(Supplied data Opens)

--- src/inc/amos_consts.svh ---
// offsets, field positions, reset values and scale figures of the analog monitor scaler
`ifndef AMOS_CONSTS_SVH
`define AMOS_CONSTS_SVH
`define AMOS_ADDR_SRC 16'h0003
`define AMOS_ADDR_POL 16'h0103
`define AMOS_ADDR_PROP1 16'h0104
`define AMOS_ADDR_PROP2 16'h0105
`define AMOS_ADDR_PRST 16'h0208
`define AMOS_ADDR_DRIFT1 16'h0414
`define AMOS_ADDR_DRIFT2 16'h0415
`define AMOS_ADDR_CODE1 16'h0500
`define AMOS_ADDR_CODE2 16'h0501
`define AMOS_SRC_RST 16'h0001
`define AMOS_POL_RST 16'h0000
`define AMOS_PROP_RST 16'h0064
`define AMOS_DRIFT_RST 16'h0000
`define AMOS_PRST_RST 16'h0000
`define AMOS_PRST_KEEP_DRIFT 16'h000A
`define AMOS_DIGIT_W 4
`define AMOS_POL_A_LSB 0
`define AMOS_POL_B_LSB 4
`define AMOS_POL_A_MAX 4'h3
`define AMOS_POL_B_MAX 4'h1
`define AMOS_SRC_MAX 4'h5
`define AMOS_PROP_MAX 16'h0064
`define AMOS_DRIFT_MAX_MV 16'sh0320
`define AMOS_FS_MV 18'sh1F40
`define AMOS_MV_PER_PCT 14'h0050
`define AMOS_SPAN_MV 28'h0000_3E80
`define AMOS_CODE_MAX 28'h0000_03FF
`endif

--- src/inc/amos_pkg.sv ---
// types shared by the analog monitor scaler files
package amos_pkg;
  // monitor source codes, in the order of their numeric setting
  typedef enum logic [3:0] {
    AMOS_SRC_SPEED,
    AMOS_SRC_TORQUE,
    AMOS_SRC_PULSE_FREQ,
    AMOS_SRC_SPEED_CMD,
    AMOS_SRC_TORQUE_CMD,
    AMOS_SRC_BUS_VOLT
  } amos_src_t;
  typedef logic signed [17:0] amos_mv_t;
  typedef logic [9:0] amos_code_t;
endpackage : amos_pkg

(Supplied data Closes)

Instructions to follow →
The records above should all be quoted exactly, please.

Problem solution →
--- src/inc/amos_consts.svh ---
// offsets, field positions, reset values and scale figures of the analog monitor scaler
`ifndef AMOS_CONSTS_SVH
`define AMOS_CONSTS_SVH
`define AMOS_ADDR_SRC 16'h0003
`define AMOS_ADDR_POL 16'h0103
`define AMOS_ADDR_PROP1 16'h0104
`define AMOS_ADDR_PROP2 16'h0105
`define AMOS_ADDR_PRST 16'h0208
`define AMOS_ADDR_DRIFT1 16'h0414
`define AMOS_ADDR_DRIFT2 16'h0415
`define AMOS_ADDR_CODE1 16'h0500
`define AMOS_ADDR_CODE2 16'h0501
`define AMOS_SRC_RST 16'h0001
`define AMOS_POL_RST 16'h0000
`define AMOS_PROP_RST 16'h0064
`define AMOS_DRIFT_RST 16'h0000
`define AMOS_PRST_RST 16'h0000
`define AMOS_PRST_KEEP_DRIFT 16'h000A
`define AMOS_DIGIT_W 4
`define AMOS_POL_A_LSB 0
`define AMOS_POL_B_LSB 4
`define AMOS_POL_A_MAX 4'h3
`define AMOS_POL_B_MAX 4'h1
`define AMOS_SRC_MAX 4'h5
`define AMOS_PROP_MAX 16'h0064
`define AMOS_DRIFT_MAX_MV 16'sh0320
`define AMOS_FS_MV 18'sh1F40
`define AMOS_MV_PER_PCT 14'h0050
`define AMOS_SPAN_MV 28'h0000_3E80
`define AMOS_CODE_MAX 28'h0000_03FF
`endif

--- src/inc/amos_pkg.sv ---
// types shared by the analog monitor scaler files
package amos_pkg;
  // monitor source codes, in the order of their numeric setting
  typedef enum logic [3:0] {
    AMOS_SRC_SPEED,
    AMOS_SRC_TORQUE,
    AMOS_SRC_PULSE_FREQ,
    AMOS_SRC_SPEED_CMD,
    AMOS_SRC_TORQUE_CMD,
    AMOS_SRC_BUS_VOLT
  } amos_src_t;
  typedef logic signed [17:0] amos_mv_t;
  typedef logic [9:0] amos_code_t;
endpackage : amos_pkg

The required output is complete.